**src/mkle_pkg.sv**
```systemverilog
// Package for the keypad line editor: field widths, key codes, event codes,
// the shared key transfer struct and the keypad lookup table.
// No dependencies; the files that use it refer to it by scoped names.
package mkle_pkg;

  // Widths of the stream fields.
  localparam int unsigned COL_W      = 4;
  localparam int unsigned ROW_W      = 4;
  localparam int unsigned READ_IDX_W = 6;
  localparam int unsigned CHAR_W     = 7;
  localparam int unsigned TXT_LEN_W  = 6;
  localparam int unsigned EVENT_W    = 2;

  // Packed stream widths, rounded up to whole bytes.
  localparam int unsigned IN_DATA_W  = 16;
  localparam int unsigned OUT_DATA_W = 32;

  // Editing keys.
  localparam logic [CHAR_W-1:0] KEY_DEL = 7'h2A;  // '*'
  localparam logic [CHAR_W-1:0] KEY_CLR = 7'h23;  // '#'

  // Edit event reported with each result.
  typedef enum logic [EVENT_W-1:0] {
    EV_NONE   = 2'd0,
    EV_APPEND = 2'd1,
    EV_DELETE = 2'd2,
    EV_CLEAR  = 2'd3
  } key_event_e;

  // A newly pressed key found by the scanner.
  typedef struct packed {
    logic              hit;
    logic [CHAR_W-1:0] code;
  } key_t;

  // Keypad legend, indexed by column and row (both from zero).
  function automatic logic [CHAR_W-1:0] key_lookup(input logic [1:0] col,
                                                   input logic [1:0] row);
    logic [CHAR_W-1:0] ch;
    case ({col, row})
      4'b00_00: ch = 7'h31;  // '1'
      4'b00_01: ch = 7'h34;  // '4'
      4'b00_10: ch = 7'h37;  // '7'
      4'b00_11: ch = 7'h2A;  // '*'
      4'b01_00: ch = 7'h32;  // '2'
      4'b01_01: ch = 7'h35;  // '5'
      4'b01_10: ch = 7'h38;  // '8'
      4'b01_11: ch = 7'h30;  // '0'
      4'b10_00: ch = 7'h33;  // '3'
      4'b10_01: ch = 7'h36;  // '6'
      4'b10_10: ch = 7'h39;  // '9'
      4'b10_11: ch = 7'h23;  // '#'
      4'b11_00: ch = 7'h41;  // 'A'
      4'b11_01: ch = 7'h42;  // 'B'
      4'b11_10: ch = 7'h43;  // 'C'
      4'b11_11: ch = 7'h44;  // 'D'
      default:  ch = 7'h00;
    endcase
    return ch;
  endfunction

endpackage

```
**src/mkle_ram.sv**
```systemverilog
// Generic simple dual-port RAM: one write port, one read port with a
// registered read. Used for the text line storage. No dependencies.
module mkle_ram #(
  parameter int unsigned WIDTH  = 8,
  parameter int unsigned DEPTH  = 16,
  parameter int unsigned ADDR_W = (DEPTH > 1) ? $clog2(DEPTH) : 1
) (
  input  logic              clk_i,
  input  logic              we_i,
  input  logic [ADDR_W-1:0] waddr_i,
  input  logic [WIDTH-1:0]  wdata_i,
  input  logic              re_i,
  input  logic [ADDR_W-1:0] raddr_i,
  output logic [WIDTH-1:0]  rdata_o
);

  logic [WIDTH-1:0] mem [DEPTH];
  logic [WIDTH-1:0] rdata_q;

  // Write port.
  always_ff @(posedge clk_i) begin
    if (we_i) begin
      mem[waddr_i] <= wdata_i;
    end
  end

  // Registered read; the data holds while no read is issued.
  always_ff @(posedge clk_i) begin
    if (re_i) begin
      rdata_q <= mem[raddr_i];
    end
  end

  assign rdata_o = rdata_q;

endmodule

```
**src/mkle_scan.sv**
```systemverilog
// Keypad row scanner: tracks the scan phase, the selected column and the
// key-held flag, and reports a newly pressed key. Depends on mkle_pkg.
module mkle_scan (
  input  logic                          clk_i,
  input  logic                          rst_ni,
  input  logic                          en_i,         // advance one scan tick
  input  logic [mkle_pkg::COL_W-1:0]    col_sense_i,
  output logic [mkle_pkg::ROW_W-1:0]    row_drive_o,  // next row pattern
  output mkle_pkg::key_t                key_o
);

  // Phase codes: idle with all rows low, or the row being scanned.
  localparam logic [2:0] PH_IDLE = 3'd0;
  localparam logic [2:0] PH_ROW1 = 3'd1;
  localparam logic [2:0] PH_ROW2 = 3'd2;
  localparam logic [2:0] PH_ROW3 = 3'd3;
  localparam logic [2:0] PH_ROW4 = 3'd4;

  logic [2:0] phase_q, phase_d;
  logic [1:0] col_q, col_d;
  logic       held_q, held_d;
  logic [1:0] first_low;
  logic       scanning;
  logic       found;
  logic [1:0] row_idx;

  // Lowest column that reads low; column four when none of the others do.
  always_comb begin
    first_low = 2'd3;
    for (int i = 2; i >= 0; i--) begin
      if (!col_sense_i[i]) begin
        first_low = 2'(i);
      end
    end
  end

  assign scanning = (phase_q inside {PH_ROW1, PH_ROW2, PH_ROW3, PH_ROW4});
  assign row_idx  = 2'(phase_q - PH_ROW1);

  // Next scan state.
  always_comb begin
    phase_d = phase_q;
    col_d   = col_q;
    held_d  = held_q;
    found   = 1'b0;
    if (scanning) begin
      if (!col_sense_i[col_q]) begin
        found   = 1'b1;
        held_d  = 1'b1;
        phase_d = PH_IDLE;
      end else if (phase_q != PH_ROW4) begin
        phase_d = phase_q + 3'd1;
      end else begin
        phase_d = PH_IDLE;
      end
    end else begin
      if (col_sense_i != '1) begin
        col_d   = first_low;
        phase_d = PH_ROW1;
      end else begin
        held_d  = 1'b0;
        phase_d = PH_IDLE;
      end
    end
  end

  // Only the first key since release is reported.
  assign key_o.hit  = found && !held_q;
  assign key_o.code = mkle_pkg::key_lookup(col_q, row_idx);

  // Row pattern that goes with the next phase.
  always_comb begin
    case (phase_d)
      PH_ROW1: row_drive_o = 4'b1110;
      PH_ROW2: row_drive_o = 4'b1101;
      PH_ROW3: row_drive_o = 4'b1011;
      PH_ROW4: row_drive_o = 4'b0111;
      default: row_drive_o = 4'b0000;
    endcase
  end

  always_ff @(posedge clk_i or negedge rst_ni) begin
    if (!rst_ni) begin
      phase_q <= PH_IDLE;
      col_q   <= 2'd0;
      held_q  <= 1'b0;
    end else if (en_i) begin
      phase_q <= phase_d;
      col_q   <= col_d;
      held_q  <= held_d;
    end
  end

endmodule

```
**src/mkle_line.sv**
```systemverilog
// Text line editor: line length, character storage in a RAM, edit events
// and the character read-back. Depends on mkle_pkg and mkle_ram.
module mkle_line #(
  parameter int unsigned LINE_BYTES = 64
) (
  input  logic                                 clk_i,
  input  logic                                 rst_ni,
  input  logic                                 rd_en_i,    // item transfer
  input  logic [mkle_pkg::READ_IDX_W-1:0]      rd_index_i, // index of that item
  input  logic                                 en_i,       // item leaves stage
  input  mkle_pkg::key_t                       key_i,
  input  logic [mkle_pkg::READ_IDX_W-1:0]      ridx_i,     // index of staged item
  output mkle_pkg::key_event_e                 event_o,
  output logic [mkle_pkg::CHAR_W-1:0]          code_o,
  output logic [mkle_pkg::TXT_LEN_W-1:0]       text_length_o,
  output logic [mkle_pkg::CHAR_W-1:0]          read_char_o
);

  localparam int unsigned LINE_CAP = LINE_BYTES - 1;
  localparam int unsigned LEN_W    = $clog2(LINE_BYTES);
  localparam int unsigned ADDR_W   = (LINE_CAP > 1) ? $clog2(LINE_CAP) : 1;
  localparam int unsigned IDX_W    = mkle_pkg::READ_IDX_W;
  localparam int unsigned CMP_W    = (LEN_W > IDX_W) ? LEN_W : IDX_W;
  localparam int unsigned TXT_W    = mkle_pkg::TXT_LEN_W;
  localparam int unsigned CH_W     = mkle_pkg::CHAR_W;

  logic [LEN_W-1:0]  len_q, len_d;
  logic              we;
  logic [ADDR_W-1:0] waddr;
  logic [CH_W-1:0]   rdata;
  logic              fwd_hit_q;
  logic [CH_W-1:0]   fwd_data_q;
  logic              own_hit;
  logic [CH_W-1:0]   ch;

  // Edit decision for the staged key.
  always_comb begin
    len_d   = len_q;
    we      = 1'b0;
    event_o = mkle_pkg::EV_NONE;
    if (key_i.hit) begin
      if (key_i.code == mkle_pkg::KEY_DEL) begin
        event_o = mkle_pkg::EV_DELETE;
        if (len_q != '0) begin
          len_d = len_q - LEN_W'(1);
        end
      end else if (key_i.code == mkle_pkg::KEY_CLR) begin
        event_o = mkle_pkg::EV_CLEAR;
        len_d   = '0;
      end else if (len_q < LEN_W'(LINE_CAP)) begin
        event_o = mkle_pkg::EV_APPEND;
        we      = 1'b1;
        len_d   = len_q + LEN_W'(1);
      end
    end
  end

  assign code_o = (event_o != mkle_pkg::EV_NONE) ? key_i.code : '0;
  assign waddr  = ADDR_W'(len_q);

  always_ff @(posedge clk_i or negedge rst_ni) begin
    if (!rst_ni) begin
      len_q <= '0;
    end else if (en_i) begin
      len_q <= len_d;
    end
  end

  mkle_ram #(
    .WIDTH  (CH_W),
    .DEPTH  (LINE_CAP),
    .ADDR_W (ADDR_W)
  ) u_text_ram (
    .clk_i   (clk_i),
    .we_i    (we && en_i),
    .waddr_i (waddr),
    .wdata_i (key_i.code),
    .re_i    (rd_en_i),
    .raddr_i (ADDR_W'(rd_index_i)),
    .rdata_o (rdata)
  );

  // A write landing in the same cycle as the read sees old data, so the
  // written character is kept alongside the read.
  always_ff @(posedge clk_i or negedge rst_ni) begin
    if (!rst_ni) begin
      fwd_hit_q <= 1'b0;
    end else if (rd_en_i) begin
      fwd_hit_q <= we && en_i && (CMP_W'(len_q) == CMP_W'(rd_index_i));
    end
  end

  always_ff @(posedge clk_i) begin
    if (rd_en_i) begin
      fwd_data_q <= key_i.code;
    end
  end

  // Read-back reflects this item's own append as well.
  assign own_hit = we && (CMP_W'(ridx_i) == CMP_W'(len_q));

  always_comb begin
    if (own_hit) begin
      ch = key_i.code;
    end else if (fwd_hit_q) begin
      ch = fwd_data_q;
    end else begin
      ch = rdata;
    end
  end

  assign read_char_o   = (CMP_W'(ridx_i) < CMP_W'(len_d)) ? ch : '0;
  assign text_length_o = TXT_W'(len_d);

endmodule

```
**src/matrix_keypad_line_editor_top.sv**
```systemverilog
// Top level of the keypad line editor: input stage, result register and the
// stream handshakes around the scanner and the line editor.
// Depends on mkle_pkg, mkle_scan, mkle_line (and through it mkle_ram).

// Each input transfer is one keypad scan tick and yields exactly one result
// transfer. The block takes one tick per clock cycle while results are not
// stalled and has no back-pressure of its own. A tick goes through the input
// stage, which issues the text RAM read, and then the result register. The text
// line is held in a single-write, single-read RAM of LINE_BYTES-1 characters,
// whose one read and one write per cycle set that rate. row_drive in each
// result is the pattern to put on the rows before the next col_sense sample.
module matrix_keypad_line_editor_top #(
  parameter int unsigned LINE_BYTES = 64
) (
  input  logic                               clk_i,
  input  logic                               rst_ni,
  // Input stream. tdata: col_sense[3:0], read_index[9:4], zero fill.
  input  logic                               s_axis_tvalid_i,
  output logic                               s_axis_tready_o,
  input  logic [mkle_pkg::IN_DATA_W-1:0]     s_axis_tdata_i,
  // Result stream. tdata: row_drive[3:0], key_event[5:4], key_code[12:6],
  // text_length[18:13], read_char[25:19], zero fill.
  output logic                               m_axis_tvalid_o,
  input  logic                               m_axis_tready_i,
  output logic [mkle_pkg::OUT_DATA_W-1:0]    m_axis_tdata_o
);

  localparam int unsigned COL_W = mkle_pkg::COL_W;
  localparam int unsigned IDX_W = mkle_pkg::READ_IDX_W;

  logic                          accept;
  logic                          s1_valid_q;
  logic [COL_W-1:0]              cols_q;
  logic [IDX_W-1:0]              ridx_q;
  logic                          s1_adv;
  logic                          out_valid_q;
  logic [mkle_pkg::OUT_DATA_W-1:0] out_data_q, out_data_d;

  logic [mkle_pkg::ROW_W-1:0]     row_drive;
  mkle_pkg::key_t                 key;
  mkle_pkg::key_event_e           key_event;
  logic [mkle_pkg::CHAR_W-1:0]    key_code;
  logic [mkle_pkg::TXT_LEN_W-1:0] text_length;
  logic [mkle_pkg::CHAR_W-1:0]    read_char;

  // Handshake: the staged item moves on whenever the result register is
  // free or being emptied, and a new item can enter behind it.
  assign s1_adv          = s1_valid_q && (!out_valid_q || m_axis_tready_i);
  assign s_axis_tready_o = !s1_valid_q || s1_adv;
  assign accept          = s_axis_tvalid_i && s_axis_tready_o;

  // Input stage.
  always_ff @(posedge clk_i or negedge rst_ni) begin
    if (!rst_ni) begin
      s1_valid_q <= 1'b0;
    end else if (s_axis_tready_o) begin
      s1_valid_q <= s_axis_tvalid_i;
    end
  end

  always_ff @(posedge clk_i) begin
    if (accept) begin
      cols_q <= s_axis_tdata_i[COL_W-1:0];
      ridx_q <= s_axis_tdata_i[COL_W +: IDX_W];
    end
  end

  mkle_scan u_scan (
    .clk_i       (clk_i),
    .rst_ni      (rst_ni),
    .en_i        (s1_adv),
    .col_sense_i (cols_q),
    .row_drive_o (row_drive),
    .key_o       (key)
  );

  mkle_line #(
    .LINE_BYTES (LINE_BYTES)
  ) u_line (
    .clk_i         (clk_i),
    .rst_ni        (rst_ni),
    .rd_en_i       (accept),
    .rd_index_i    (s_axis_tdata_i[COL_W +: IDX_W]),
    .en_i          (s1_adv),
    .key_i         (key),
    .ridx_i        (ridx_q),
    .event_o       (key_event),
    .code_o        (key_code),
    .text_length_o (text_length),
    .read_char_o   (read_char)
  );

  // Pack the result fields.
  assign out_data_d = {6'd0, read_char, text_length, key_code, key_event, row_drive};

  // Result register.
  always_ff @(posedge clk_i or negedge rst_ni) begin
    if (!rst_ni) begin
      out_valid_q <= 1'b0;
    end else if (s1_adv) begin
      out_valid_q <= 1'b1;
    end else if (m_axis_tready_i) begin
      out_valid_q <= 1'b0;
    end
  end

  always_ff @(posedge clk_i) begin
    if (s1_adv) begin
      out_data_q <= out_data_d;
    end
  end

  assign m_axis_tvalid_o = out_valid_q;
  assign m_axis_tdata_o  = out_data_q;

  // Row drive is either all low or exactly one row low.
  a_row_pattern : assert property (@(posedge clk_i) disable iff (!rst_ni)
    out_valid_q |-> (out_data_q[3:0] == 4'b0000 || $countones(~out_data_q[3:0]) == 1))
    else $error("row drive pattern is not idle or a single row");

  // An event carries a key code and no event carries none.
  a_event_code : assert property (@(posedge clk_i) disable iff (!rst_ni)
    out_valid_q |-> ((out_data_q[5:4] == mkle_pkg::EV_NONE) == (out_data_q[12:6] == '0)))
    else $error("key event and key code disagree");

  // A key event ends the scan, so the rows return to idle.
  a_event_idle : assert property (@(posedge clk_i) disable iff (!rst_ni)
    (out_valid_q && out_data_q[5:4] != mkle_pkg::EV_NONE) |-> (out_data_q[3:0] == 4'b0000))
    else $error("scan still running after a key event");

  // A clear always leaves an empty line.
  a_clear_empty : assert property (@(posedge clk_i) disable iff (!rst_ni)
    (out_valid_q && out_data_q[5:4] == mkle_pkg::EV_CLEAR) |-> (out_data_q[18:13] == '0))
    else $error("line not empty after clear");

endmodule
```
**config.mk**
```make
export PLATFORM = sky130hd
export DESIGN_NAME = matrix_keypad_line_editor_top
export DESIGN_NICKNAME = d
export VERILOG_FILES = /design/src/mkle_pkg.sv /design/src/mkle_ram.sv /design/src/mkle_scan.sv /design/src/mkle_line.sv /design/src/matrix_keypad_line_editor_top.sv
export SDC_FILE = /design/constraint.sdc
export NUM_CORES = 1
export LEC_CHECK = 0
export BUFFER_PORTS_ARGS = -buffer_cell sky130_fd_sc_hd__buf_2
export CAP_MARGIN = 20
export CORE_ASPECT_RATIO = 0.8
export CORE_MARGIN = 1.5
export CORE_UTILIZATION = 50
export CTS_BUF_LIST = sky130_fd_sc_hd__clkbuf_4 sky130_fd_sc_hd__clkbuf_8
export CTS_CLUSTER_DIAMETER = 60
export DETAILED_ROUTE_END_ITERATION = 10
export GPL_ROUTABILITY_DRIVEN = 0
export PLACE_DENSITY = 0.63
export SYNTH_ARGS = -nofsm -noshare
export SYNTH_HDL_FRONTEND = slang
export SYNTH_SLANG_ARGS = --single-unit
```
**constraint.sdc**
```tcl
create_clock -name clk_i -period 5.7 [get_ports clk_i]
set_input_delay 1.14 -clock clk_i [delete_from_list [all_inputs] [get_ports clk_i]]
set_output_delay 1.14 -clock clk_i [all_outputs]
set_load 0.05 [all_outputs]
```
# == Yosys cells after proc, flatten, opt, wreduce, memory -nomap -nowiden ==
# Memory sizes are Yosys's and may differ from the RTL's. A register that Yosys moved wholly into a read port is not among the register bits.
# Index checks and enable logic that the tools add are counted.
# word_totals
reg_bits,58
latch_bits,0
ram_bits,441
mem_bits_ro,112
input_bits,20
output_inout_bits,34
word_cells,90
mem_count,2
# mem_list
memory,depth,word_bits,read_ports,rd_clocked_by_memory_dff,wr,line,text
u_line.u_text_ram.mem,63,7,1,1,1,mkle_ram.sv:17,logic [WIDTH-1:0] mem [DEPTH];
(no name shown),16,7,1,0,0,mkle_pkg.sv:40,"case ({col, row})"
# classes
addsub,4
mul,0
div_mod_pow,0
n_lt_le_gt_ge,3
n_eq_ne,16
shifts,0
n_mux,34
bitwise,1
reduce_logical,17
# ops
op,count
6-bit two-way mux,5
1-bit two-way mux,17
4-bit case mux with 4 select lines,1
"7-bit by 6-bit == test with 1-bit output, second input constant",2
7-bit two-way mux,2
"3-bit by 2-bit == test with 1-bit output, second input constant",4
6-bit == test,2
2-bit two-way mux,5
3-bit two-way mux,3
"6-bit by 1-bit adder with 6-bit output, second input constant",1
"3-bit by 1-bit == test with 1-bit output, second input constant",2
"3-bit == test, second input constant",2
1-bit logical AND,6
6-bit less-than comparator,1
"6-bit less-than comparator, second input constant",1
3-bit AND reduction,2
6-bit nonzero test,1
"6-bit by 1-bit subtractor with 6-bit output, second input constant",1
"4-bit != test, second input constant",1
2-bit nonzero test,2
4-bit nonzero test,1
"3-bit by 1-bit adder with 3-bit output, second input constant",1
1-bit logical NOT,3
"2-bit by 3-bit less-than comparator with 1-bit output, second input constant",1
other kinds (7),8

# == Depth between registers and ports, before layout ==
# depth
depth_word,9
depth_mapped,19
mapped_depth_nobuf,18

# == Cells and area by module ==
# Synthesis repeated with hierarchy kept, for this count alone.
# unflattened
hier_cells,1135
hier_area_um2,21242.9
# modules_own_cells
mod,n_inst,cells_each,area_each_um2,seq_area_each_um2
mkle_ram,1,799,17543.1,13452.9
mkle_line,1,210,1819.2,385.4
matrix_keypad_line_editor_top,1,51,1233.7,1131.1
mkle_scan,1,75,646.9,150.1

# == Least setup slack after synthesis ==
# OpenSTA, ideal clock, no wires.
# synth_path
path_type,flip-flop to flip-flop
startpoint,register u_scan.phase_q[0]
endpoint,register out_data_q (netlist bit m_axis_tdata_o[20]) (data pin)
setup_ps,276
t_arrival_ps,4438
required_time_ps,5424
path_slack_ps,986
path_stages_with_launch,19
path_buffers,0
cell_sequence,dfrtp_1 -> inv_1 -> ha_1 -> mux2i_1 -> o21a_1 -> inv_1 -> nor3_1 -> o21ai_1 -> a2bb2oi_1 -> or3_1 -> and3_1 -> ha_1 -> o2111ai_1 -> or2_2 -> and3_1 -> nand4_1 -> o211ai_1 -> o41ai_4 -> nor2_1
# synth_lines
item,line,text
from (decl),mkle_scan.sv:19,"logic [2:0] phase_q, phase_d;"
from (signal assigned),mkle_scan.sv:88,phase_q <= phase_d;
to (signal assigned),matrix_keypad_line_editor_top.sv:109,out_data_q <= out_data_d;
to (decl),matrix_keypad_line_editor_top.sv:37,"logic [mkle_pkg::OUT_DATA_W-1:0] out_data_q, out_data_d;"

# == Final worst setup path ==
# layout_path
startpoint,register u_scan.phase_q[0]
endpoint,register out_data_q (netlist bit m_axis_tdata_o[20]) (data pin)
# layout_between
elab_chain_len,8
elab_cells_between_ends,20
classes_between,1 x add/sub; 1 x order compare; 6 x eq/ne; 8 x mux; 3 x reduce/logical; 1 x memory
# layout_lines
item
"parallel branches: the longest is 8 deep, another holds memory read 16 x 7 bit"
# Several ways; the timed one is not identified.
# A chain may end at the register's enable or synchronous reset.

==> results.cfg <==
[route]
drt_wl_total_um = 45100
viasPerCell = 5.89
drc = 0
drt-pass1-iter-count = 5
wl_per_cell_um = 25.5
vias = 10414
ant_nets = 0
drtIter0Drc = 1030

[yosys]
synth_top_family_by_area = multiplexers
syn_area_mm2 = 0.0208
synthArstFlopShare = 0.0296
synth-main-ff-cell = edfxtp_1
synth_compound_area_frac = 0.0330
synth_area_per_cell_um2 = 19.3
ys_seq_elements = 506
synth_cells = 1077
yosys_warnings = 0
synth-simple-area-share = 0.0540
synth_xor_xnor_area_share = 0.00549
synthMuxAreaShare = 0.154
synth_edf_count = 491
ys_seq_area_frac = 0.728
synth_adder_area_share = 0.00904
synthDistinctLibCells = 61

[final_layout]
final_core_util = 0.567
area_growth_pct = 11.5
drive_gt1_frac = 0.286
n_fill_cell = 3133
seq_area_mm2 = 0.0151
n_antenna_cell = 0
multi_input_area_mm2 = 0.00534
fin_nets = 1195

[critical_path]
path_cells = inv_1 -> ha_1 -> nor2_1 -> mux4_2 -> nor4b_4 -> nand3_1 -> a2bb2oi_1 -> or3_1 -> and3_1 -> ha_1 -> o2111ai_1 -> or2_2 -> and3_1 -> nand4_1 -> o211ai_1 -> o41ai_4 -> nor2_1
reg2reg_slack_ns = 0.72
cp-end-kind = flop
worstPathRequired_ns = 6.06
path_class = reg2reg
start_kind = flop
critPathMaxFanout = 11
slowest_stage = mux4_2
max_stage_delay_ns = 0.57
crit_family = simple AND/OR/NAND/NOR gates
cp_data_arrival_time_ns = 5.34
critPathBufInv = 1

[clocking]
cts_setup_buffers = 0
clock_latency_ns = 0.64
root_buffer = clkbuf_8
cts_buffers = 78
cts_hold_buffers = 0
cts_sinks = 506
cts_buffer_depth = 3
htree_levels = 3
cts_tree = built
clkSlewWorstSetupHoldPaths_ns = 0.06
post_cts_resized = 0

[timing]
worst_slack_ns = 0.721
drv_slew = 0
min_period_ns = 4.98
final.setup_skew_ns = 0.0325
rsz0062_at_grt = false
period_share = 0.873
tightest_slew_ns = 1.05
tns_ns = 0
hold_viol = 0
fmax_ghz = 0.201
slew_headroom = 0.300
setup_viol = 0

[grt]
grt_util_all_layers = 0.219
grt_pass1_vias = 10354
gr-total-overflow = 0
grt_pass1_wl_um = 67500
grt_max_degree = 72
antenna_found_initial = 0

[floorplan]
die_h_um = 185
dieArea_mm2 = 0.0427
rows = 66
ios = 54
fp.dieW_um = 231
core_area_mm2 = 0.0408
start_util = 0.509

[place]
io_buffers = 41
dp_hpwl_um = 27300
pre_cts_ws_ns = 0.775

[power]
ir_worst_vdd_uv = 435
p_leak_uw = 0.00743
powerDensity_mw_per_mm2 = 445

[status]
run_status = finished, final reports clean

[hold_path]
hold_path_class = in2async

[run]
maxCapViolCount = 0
◇ ◇ ◇ ◇ ◇
ABOUT THIS EXERCISE:
What lines in the data hold the word "second"? Return them.

SOLUTION BELOW:
"7-bit by 6-bit == test with 1-bit output, second input constant",2
"3-bit by 2-bit == test with 1-bit output, second input constant",4
"6-bit by 1-bit adder with 6-bit output, second input constant",1
"3-bit by 1-bit == test with 1-bit output, second input constant",2
"3-bit == test, second input constant",2
"6-bit less-than comparator, second input constant",1
"6-bit by 1-bit subtractor with 6-bit output, second input constant",1
"4-bit != test, second input constant",1
"3-bit by 1-bit adder with 3-bit output, second input constant",1
"2-bit by 3-bit less-than comparator with 1-bit output, second input constant",1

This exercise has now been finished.